Provide an API flag to suppress auto-generated <references />
Closed, ResolvedPublic0 Story Points

Description

Parsoid clients sometimes parse a fragment of wikitext during edit sessions and insert the generated HTML in the full page DOM. For this use case, it doesn't make sense to auto-generate the <references /> tag. See T95851 for an example bug report that is affected by this.

There are a couple ways of doing this:

  1. Provide a new API flag. It is likely that this will always be used along with the bodyOnly API flag.
  2. Provide a new fragment parse API end point that implicitly provides this functionality. This would eliminate the bodyOnly API flag since that option is also implied.

In either case, <ref> tags found in the wikitext in this mode would have their HTML inlined in data-mw instead of having an id pointer to the DOM in the <references /> section.

Option 1 is the easier path in terms of minimal disruption. Option 2. seems cleaner but requires work on the part of all Parsoid clients + a change in the RESTBase API. I've cc-ed VE, Flow, CX and Services teams in case they want to weigh in on this.

ssastry created this task.Sep 22 2015, 4:52 AM
ssastry updated the task description. (Show Details)
ssastry raised the priority of this task from to Normal.
ssastry added a subscriber: ssastry.
Restricted Application added a project: Collaboration-Team-Triage. · View Herald TranscriptSep 22 2015, 4:52 AM
Restricted Application added a subscriber: Aklapper. · View Herald Transcript

We probably actually want the auto-generated <references /> for Flow.

In T113331#1706668, @Mattflaschen wrote:

We probably actually want the auto-generated <references /> for Flow.

This is the default behavior, but, in several edit scenarios (ex: when you are parsing a fragment, say, an edited transclusion or a new transclusions in VE), you don't want to auto-generate the refs.

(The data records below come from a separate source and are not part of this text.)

[config.mk]
export PLATFORM = sky130hd
export DESIGN_NAME = command_line_tokenizer_core
export DESIGN_NICKNAME = d
export VERILOG_FILES = /design/src/rtl/core/clt_pkg.sv /design/src/rtl/core/clt_step.sv /design/src/rtl/core/command_line_tokenizer_core.sv
export SDC_FILE = /design/constraint.sdc
export NUM_CORES = 1
export LEC_CHECK = 0
export BUFFER_PORTS_ARGS = -buffer_cell sky130_fd_sc_hd__buf_2
export CAP_MARGIN = 0
export CORE_UTILIZATION = 40
export DETAILED_ROUTE_END_ITERATION = 6
export GPL_TIMING_DRIVEN = 1
export PLACE_DENSITY = 0.53
export SLEW_MARGIN = 10
export SYNTH_ARGS = -nofsm -noshare
export SYNTH_HDL_FRONTEND = slang
export SYNTH_HIERARCHICAL = 1
export SYNTH_SLANG_ARGS = --single-unit
[constraint.sdc]
create_clock -name clk -period 9 [get_ports clk]
set_input_delay 0.45 -clock clk [delete_from_list [all_inputs] [get_ports clk]]
set_output_delay 0.45 -clock clk [all_outputs]
set_load 0.02 [all_outputs]
[src/rtl/core/clt_pkg.sv]
`timescale 1ns / 1ps

package clt_pkg;

	// Line length bound; the position counter saturates below it
	localparam int MAX_LINE    = 4096;
	localparam int POS_W       = 12;
	localparam int POS_CAP_INT = (MAX_LINE - 1 > 4095) ? 4095 : MAX_LINE - 1;
	localparam logic [POS_W-1:0] POS_CAP = POS_W'(POS_CAP_INT);

	// Up to four results follow from one input byte
	localparam int MAX_RES = 5;
	localparam int CNT_W   = 3;

	// Character codes
	localparam logic [7:0] CH_QUOTE = 8'h22;
	localparam logic [7:0] CH_DASH  = 8'h2d;
	localparam logic [7:0] CH_DOT   = 8'h2e;
	localparam logic [7:0] CH_UNDER = 8'h5f;
	localparam logic [7:0] CH_SLASH = 8'h2f;

	typedef enum logic [2:0] {
		KIND_CHAR     = 3'd0,
		KIND_END      = 3'd1,
		KIND_UNEXP    = 3'd2,
		KIND_UNCLOSED = 3'd3,
		KIND_BADOPT   = 3'd4,
		KIND_DONE     = 3'd5
	} kind_t;

	typedef enum logic [1:0] {
		TT_NAME   = 2'd0,
		TT_FILE   = 2'd1,
		TT_OPTION = 2'd2,
		TT_QUOTED = 2'd3
	} ttype_t;

	typedef enum logic [1:0] {
		PH_SKIP = 2'd0,
		PH_NAME = 2'd1,
		PH_REST = 2'd2
	} phase_t;

	typedef struct packed {
		phase_t           phase;
		logic             in_quotes;
		logic             option_pending;
		logic             after_space;
		logic             token_nonempty;
		logic [POS_W-1:0] quote_open_pos;
		logic [POS_W-1:0] byte_pos;
	} state_t;

	localparam state_t STATE_RESET = '{
		phase:          PH_SKIP,
		in_quotes:      1'b0,
		option_pending: 1'b0,
		after_space:    1'b1,
		token_nonempty: 1'b0,
		quote_open_pos: '0,
		byte_pos:       '0
	};

	typedef struct packed {
		kind_t            kind;
		logic [7:0]       ch_out;
		ttype_t           token_type;
		logic [POS_W-1:0] position;
		logic             line_empty;
	} res_t;

	typedef res_t [MAX_RES-1:0] res_list_t;

	function automatic logic is_ws(input logic [7:0] c);
		return (c == 8'd32) || (c >= 8'd9 && c <= 8'd13);
	endfunction

	function automatic logic is_alnum(input logic [7:0] c);
		return (c >= "0" && c <= "9") || (c >= "A" && c <= "Z") ||
			(c >= "a" && c <= "z");
	endfunction

	function automatic res_t mk_res(input kind_t k, input logic [7:0] c,
		input ttype_t t, input logic [POS_W-1:0] p, input logic e);
		res_t r;
		r.kind       = k;
		r.ch_out     = c;
		r.token_type = t;
		r.position   = p;
		r.line_empty = e;
		return r;
	endfunction

endpackage

[src/rtl/core/clt_step.sv]
`timescale 1ns / 1ps

module clt_step (
	input  logic [7:0]               ch,
	input  logic                     last,
	input  clt_pkg::state_t          cur,
	output clt_pkg::state_t          nxt,
	output clt_pkg::res_list_t       res,
	output logic [clt_pkg::CNT_W-1:0] n
);

	// Decode one byte against the current state, list its results
	always_comb begin
		logic [clt_pkg::POS_W-1:0] pos;
		logic                      ws;
		logic                      fname_ch;
		clt_pkg::state_t           st;
		logic [clt_pkg::CNT_W-1:0] k;
		clt_pkg::res_list_t        r;

		st       = cur;
		k        = '0;
		r        = '0;
		pos      = cur.byte_pos;
		ws       = clt_pkg::is_ws(ch);
		fname_ch = clt_pkg::is_alnum(ch) || ch == clt_pkg::CH_DOT ||
			ch == clt_pkg::CH_UNDER || ch == clt_pkg::CH_SLASH;

		// Advance the byte position, saturating
		if (cur.byte_pos < clt_pkg::POS_CAP) begin
			st.byte_pos = cur.byte_pos + 1'b1;
		end

		// Leave the leading whitespace on the first other byte
		if (st.phase == clt_pkg::PH_SKIP && !ws) begin
			st.phase = clt_pkg::PH_NAME;
		end

		if (st.phase == clt_pkg::PH_NAME) begin
			if (ws) begin
				r[k] = clt_pkg::mk_res(clt_pkg::KIND_END, 8'd0, clt_pkg::TT_NAME, '0, 1'b0);
				k = k + 1'b1;
				st.phase          = clt_pkg::PH_REST;
				st.after_space    = 1'b1;
				st.in_quotes      = 1'b0;
				st.option_pending = 1'b0;
				st.token_nonempty = 1'b0;
			end else if (clt_pkg::is_alnum(ch)) begin
				r[k] = clt_pkg::mk_res(clt_pkg::KIND_CHAR, ch, clt_pkg::TT_NAME, '0, 1'b0);
				k = k + 1'b1;
			end else begin
				r[k] = clt_pkg::mk_res(clt_pkg::KIND_UNEXP, 8'd0, clt_pkg::TT_NAME, pos, 1'b0);
				k = k + 1'b1;
			end
		end else if (st.phase == clt_pkg::PH_REST) begin
			if (ch == clt_pkg::CH_QUOTE) begin
				// Close or open a quoted string
				if (st.in_quotes) begin
					r[k] = clt_pkg::mk_res(clt_pkg::KIND_END, 8'd0,
						st.option_pending ? clt_pkg::TT_OPTION : clt_pkg::TT_QUOTED,
						'0, 1'b0);
					k = k + 1'b1;
					st.in_quotes      = 1'b0;
					st.option_pending = 1'b0;
					st.token_nonempty = 1'b0;
				end else begin
					st.quote_open_pos = pos;
					st.in_quotes      = 1'b1;
				end
				st.after_space = 1'b0;
			end else if (st.in_quotes) begin
				r[k] = clt_pkg::mk_res(clt_pkg::KIND_CHAR, ch, clt_pkg::TT_NAME, '0, 1'b0);
				k = k + 1'b1;
				st.token_nonempty = 1'b1;
			end else if (ch == clt_pkg::CH_DASH) begin
				// A dash after whitespace marks an option
				if (!st.after_space) begin
					r[k] = clt_pkg::mk_res(clt_pkg::KIND_CHAR, ch, clt_pkg::TT_NAME, '0, 1'b0);
					k = k + 1'b1;
					st.token_nonempty = 1'b1;
				end else begin
					st.option_pending = 1'b1;
					st.after_space    = 1'b0;
				end
			end else if (ws) begin
				// Empty option first, then close a pending token
				if (st.option_pending && !st.token_nonempty) begin
					r[k] = clt_pkg::mk_res(clt_pkg::KIND_BADOPT, 8'd0, clt_pkg::TT_NAME, pos, 1'b0);
					k = k + 1'b1;
					st.option_pending = 1'b0;
				end else if (!st.after_space && st.token_nonempty) begin
					r[k] = clt_pkg::mk_res(clt_pkg::KIND_END, 8'd0,
						st.option_pending ? clt_pkg::TT_OPTION : clt_pkg::TT_FILE,
						'0, 1'b0);
					k = k + 1'b1;
					st.token_nonempty = 1'b0;
					st.option_pending = 1'b0;
				end
				st.after_space = 1'b1;
			end else if (fname_ch) begin
				r[k] = clt_pkg::mk_res(clt_pkg::KIND_CHAR, ch, clt_pkg::TT_NAME, '0, 1'b0);
				k = k + 1'b1;
				st.token_nonempty = 1'b1;
				st.after_space    = 1'b0;
			end else begin
				r[k] = clt_pkg::mk_res(clt_pkg::KIND_UNEXP, 8'd0, clt_pkg::TT_NAME, pos, 1'b0);
				k = k + 1'b1;
				st.after_space = 1'b0;
			end
		end

		// Close the line: pending token, open quote, dangling option, done
		if (last) begin
			if (st.phase == clt_pkg::PH_NAME) begin
				r[k] = clt_pkg::mk_res(clt_pkg::KIND_END, 8'd0, clt_pkg::TT_NAME, '0, 1'b0);
				k = k + 1'b1;
			end else if (st.phase == clt_pkg::PH_REST) begin
				if (st.token_nonempty) begin
					r[k] = clt_pkg::mk_res(clt_pkg::KIND_END, 8'd0,
						st.option_pending ? clt_pkg::TT_OPTION : clt_pkg::TT_FILE,
						'0, 1'b0);
					k = k + 1'b1;
					st.option_pending = 1'b0;
				end
				if (st.in_quotes) begin
					r[k] = clt_pkg::mk_res(clt_pkg::KIND_UNCLOSED, 8'd0, clt_pkg::TT_NAME,
						st.quote_open_pos, 1'b0);
					k = k + 1'b1;
				end
				if (st.option_pending) begin
					r[k] = clt_pkg::mk_res(clt_pkg::KIND_BADOPT, 8'd0, clt_pkg::TT_NAME,
						pos, 1'b0);
					k = k + 1'b1;
				end
			end
			r[k] = clt_pkg::mk_res(clt_pkg::KIND_DONE, 8'd0, clt_pkg::TT_NAME, '0,
				st.phase == clt_pkg::PH_SKIP);
			k = k + 1'b1;
			st = clt_pkg::STATE_RESET;
		end

		nxt = st;
		res = r;
		n   = k;
	end

endmodule

[src/rtl/core/command_line_tokenizer_core.sv]
`timescale 1ns / 1ps

// An accepted byte passes through the input register and then the result queue before its first result.
// Throughput: one byte per cycle while each byte gives at most one result and the result side is
// ready; a byte with k results holds the single result port until all k are taken (up to 4 at the end of a line).
// Reset (arst_n low, asynchronous): tokenizer state returns to the start of a line,
// the input register and result queue are emptied.
module command_line_tokenizer_core (
	input  logic        clk,
	input  logic        arst_n,
	input  logic        s_axis_tvalid,
	output logic        s_axis_tready,
	input  logic [7:0]  s_axis_tdata,   // [7:0] ch
	input  logic        s_axis_tlast,   // last
	output logic        m_axis_tvalid,
	input  logic        m_axis_tready,
	output logic [23:0] m_axis_tdata,   // [7:0] ch_out, [9:8] token_type,
	                                    // [21:10] position, [22] line_empty, rest zero
	output logic [2:0]  m_axis_tuser,   // [2:0] kind
	output logic        m_axis_tlast    // last_result
);

	logic                      v_s1;
	logic [7:0]                ch_s1;
	logic                      last_s1;
	clt_pkg::state_t           state_q;
	clt_pkg::state_t           state_nxt;
	clt_pkg::res_list_t        res_nxt;
	logic [clt_pkg::CNT_W-1:0] n_nxt;
	clt_pkg::res_list_t        buf_q;
	logic [clt_pkg::CNT_W-1:0] cnt_q;
	logic                      pop;
	logic                      load;
	logic                      s_acc;
	clt_pkg::res_t             head;

	clt_step u_step (
		.ch   (ch_s1),
		.last (last_s1),
		.cur  (state_q),
		.nxt  (state_nxt),
		.res  (res_nxt),
		.n    (n_nxt)
	);

	// Handshake: the queue takes a new byte's results once it drains
	assign pop  = (cnt_q != '0) && m_axis_tready;
	assign load = v_s1 && ((cnt_q == '0) ||
		(cnt_q == clt_pkg::CNT_W'(1) && m_axis_tready));
	assign s_axis_tready = !v_s1 || load;
	assign s_acc = s_axis_tvalid && s_axis_tready;

	// Input register
	always_ff @(posedge clk or negedge arst_n) begin
		if (!arst_n) begin
			v_s1 <= 1'b0;
		end else if (s_acc) begin
			v_s1 <= 1'b1;
		end else if (load) begin
			v_s1 <= 1'b0;
		end
	end

	always_ff @(posedge clk) begin
		if (s_acc) begin
			ch_s1   <= s_axis_tdata;
			last_s1 <= s_axis_tlast;
		end
	end

	// Tokenizer state advances as a byte's results enter the queue
	always_ff @(posedge clk or negedge arst_n) begin
		if (!arst_n) begin
			state_q <= clt_pkg::STATE_RESET;
		end else if (load) begin
			state_q <= state_nxt;
		end
	end

	// Result queue count
	always_ff @(posedge clk or negedge arst_n) begin
		if (!arst_n) begin
			cnt_q <= '0;
		end else if (load) begin
			cnt_q <= n_nxt;
		end else if (pop) begin
			cnt_q <= cnt_q - 1'b1;
		end
	end

	// Result queue payload: load whole, shift down on each pop
	always_ff @(posedge clk) begin
		if (load) begin
			buf_q <= res_nxt;
		end else if (pop) begin
			for (int i = 0; i < clt_pkg::MAX_RES - 1; i++) begin
				buf_q[i] <= buf_q[i + 1];
			end
		end
	end

	// Drive the result port from the queue head
	assign head          = buf_q[0];
	assign m_axis_tvalid = (cnt_q != '0);
	assign m_axis_tlast  = (cnt_q == clt_pkg::CNT_W'(1));
	assign m_axis_tuser  = head.kind;
	assign m_axis_tdata  = {1'b0, head.line_empty, head.position, head.token_type,
		head.ch_out};

`ifndef SYNTHESIS
	a_cnt_bound: assert property (@(posedge clk) disable iff (!arst_n)
		cnt_q <= clt_pkg::CNT_W'(clt_pkg::MAX_RES))
		else $error("result queue count out of range");

	a_done_last: assert property (@(posedge clk) disable iff (!arst_n)
		m_axis_tvalid && head.kind == clt_pkg::KIND_DONE |-> m_axis_tlast)
		else $error("line done is not the final result of its byte");

	a_line_reset: assert property (@(posedge clk) disable iff (!arst_n)
		load && last_s1 |=> state_q.phase == clt_pkg::PH_SKIP && state_q.byte_pos == '0)
		else $error("state not cleared after end of line");

	a_s1_hold: assert property (@(posedge clk) disable iff (!arst_n)
		v_s1 && !load |=> v_s1 && $stable(ch_s1) && $stable(last_s1))
		else $error("held byte lost while the queue was busy");
`endif

endmodule

; ---- Word level (Yosys, flattened, before mapping)
; Index checks and enable logic that the tools add are counted.
[totals]
ff_bits = 173
in_bits = 13
output_inout_bits = 30
wordCells = 213
[op_classes]
addsub = 6
magnitude_cmp = 17
n_eq_ne = 13
n_mux = 101
bitwise_logic = 3
reduce_logical = 37
[op_table]
columns = cell, count
row1 = 130-bit 2-to-1 mux, 12
row2 = 130-bit bitwise mux, 4
row3 = 26-bit demux with 3-bit select, 4
row4 = 104-bit 2-to-1 mux, 3
row5 = 26-bit 2-to-1 mux, 12
row6 = 25-bit by 125-bit bitwise AND with 125-bit output, 1
row7 = 125-bit inverter, 1
row8 = 3-bit 2-to-1 mux, 24
row9 = 25-bit 2-to-1 mux, 2
row10 = 12-bit 2-to-1 mux, 4
row11 = 24-bit 2-to-1 mux, 2
row12 = 8-bit by 6-bit == test with 1-bit output (second input constant), 5
row13 = 30-bit 2-to-1 mux, 1
row14 = 23-bit 2-to-1 mux, 1
row15 = 1-bit 2-to-1 mux, 22
row16 = 8-bit by 7-bit >= comparator with 1-bit output (second input constant), 2
row17 = 8-bit by 7-bit less-or-equal comparator with 1-bit output (second input constant), 2
row18 = 3-bit by 4-bit < comparator with 1-bit output (second input constant), 4
row19 = 16-bit 2-to-1 mux, 1
row20 = 1-bit logical AND, 15
row21 = 2-bit 2-to-1 mux, 7
row22 = 12-bit by 1-bit adder with 12-bit output (second input constant), 1
row23 = 3-bit by 1-bit adder with 3-bit output (second input constant), 4
row24 = 3-bit by 1-bit >= comparator with 1-bit output (second input constant), 4
row25 = other kinds (23), 39

; ---- Depth between registers and ports, before layout
[depth]
word_depth = 35
ltp_mapped = 20
depth_no_buf = 18

; ---- By module
; Netlist, hierarchy kept.
[modules_own_cells]
columns = mod, n_inst, cells_per_inst, area_per_inst_um2, seq_area_each_um2
row1 = command_line_tokenizer_core, 1, 383, 7250.7, 5026.1
row2 = clt_step, 1, 490, 3234.4, 0.0

; ---- Least setup slack after synthesis
; No wires, ideal clock.
[synth_path]
kind = flip-flop to flip-flop
startpoint = register ch_s1[2]
endpoint = register buf_q[29] (netlist bit), data pin
setup_ps = 260
arrival_ps = 4677
required_time_ps = 8740
setup_slack_ps = 4063
path_stages_with_launch = 18
n_path_buf = 3
period_less_slack_ps = 4937
cell_sequence = edfxtp_1 -> buf_6 -> or4b_4 -> a21o_1 -> buf_6 -> o32ai_1 -> fa_1 -> clkinv_1 -> ha_1 -> nand2_1 -> a21oi_1 -> a21oi_1 -> mux2i_4 -> or3_4 -> a21o_1 -> buf_6 -> a22o_1 -> mux2_2
[synth_lines]
columns = element, line
row1 = start: declaration, command_line_tokenizer_core.sv:24  ; logic [7:0] ch_s1;
row2 = start signal: assignment, command_line_tokenizer_core.sv:66  ; ch_s1 <= s_axis_tdata;
row3 = end signal: assignment, command_line_tokenizer_core.sv:94  ; buf_q <= res_nxt;
row4 = end signal: indexed assignment, command_line_tokenizer_core.sv:97  ; buf_q[i] <= buf_q[i + 1];
row5 = end: declaration, command_line_tokenizer_core.sv:30  ; clt_pkg::res_list_t buf_q;

==> impl_metrics.tcl <==
set metrics [dict create \
    status "finished clean" \
    core-area_um2 25500 \
    drt_iter0_markers 484 \
    dp_slack_ps 2670 \
    syn_area_per_cell_um2 12.0 \
    cts_resized 0 \
    grt_use_total 0.177 \
    grt_pass1_vias 6294 \
    io_buffers 41 \
    die-area_um2 26900 \
    yosysTopAreaCell "edfxtp_1" \
    cts_tree "built" \
    r2r-end "buf_q[28]" \
    io-pin-count 43 \
    wirelength_um 22800 \
    dp_hpwl_um 14000 \
    worstSetupPathType "flop to flop" \
    synth_edf_count 139 \
    nNetsFinal 879 \
    worst_r2r_startpoint "ch_s1[2]" \
    wl_per_cell_um 19.0 \
    die_h_um 164 \
    gp_congestion 0.881 \
    initial_core_util 0.412 \
    netlist.area_leader.share 0.398 \
    ys.flop_type "edfxtp_1" \
    critPathMaxFanout 17 \
    design_area_um2 11100 \
    mostFrequentLayoutCells "139 x edfxtp_1, 94 x mux2_2, 53 x nand2_1, 46 x nor2_1, 44 x conb_1" \
    grt_pass1_wl_um 36100 \
    synth-seq-cells 173 \
    drive_gt1_frac 0.298 \
    synth_area_leaders "edfxtp_1 40%, mux2_2 10%, dfrtp_1 7.9%" \
    hold_violations 0 \
    numCtsBuffers 17 \
    critPathCapture "buf_q[28]" \
    tightestPinTransition_ps 1200 \
    fp.dieW_um 164 \
    final-setup-viol-count 0 \
    drc 0 \
    start_kind "flop" \
    dpl_cell_area_um2 10500 \
    finalCritPeriodShare 0.702 \
    worst-r2r-setup-slack_ps 2690 \
    p_leak_nw 4.15 \
    critPathLaunch "ch_s1[2]" \
    rows 58 \
    ff2ff_path_depth 15 \
    grt_max_degree 67 \
    fin_setup_tns_ps 0 \
    fin_skew_ps 12.8 \
    peakVddDrop_v 0.000138 \
    clk_latency_ps 430 \
    setup_ws_ps 2690 \
    synthDistinctLibCells 93 \
    first_pass_iters 5 \
    slew_viol_final 0 \
    postRouteAntennaNets 0 \
    synthArstFlopShare 0.197 \
    syn_inst 873 \
    path_clk_slew_ps 80 \
    power.density_nw_per_um2 313 \
    antenna_found_initial 0 \
    hold_class "input pin to async pin" \
    postCtsHoldBufs 0 \
    period_minus_slack_ps 6310 \
    required_ps 9300 \
    root_buffer "clkbuf_16" \
    utilization 0.437 \
    cap_violations 0 \
    vias 6600 \
    ys_seq_area_frac 0.479 \
    h-tree-depth 4 \
    max_freq_ghz 0.158 \
    syn-cell-area_um2 10500 \
    via_per_inst 5.50 \
    postCtsSetupBuffers 0 \
    ys_warn_count 6 \
    diodes 0 \
    endpoint_kind "flop" \
    area_growth_pct 6.12 \
    arrival_ps 6620 \
    clock_sinks 173 \
    final_common_cell "edfxtp_1" \
    overflow 0 \
    slew_headroom 0.198 \
    clock_tree.buffer_depth 2 \
    rsz0062_at_grt "no" \
]
[where the power goes]
| part | internal (mW) | total [mW] | leakage [nW] | switching [mW] |
|---|---|---|---|---|
| Clock | 0.403 | 0.771 | 0.299 | 0.368 |
| Sequential | 1.34 | 1.48 | 1.81 | 0.140 |
| Combinational | 0.577 | 1.23 | 2.04 | 0.657 |
| Total | 2.32 | 3.49 | 4.15 | 1.17 |
[synth_stat cells (15+ instances only)]
cell      instances
edfxtp_1        139
mux2_2           94
buf_4            72
nand2_1          53
nor2_1           47
a21oi_1          40
mux2_4           40
a22o_1           34
dfrtp_1          33
clkbuf_1         27
and2_1           20
buf_2            19
o21ai_0          16
a22oi_1          15
nor3_1           15
[registers in the layout, indices dropped and copies added, names as in the netlist]
register and flops:
m_axis_tdata 23, cnt_q 3, ch_s1 8, state_q 30, last_s1 1, buf_q 104
v_s1 1, m_axis_tuser 3
[worst min-delay path by stage]
stage / from / endpoint / slack (ps) / cells past startpoint
final: arst_n / state_q[28] / 160 / 1
after detailed placement: buf_q[126] / buf_q[100] / 530 / 1
after floorplan: arst_n / cnt_q[0] / 150 / 0
after global placement: buf_q[61] / buf_q[35] / 530 / 1
after CTS: s_axis_tdata[3] / ch_s1[3] / 170 / 1
after global routing: s_axis_tdata[6] / ch_s1[6] / 170 / 1
[area by class of cell]
class                           count  area, um^2
Fill cell                        2338       14300
Clock buffer                       17         425
Multi-Input combinational cell    595        4710
Tap cell                          330         413
Inverter                           17        63.8
Sequential cell                   173        5030
Clock inverter                     15         201
Timing Repair Buffer               52         288
[worst max-delay path, stage by stage (launching register included)]
cell      delay [ps]
edfxtp_1         530
nor4b_2          570
nand3_2          560
a22oi_1          560
inv_1            140
fa_1             840
clkinv_1         360
ha_1             400
nand2_1           60
a21oi_1          160
a21oi_1          130
mux2i_4          370
nor3_2           110
nor3_2           950
a22o_1           280
mux2_2           140
[cells by family (layout without fill, tap and decap cells)]
kind of cell               count (synthesis)  after routing  share of synthesized area
DFF                                      173            173                      0.479
adders and majority gates                 10             10                     0.0126
buffers and inverters                    147            101                     0.0887
AOI/OAI and AO/OA                        186            186                      0.135
other                                      2             44                   0.000716
muxes                                    138            138                      0.164
and+or+nand+nor                          206            206                      0.110
xor gates and xnor gates                  11             11                    0.00919
[metrics by stage]
stage	power, mW	hold slack (ps)	std cells
2_1_floorplan	2.57	154	915
3_3_place_gp	2.73	528	1167
3_5_place_dp	2.75	532	1167
4_1_cts	3.53	168	1199
5_1_grt	3.68	167	1199
6_report	3.49	160	1199
[per-layer routing]
layer  global-route usage  vias up  part of all wire
met2                0.274      175              0.46
met5                    0        -                 0
li1                     -     3122                 -
met4               0.0551        0             0.015
met1                0.251     3277              0.48
met3               0.0316       26             0.048
Note: power is estimated with default switching activity, not from simulation.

See the merged tasks (in retrospect, I should have made this a blocking task on them).

GWicke added a subscriber: GWicke.Oct 8 2015, 2:16 AM

There seem to be two main directions for making some content elements (like references, navboxes, infoboxes) optional:

  1. API flags that lets us parametrize the returned content, based on a fresh parse.
  2. Markup for such elements that makes it easy to extract / remove that content in a consumer or post-processing layer.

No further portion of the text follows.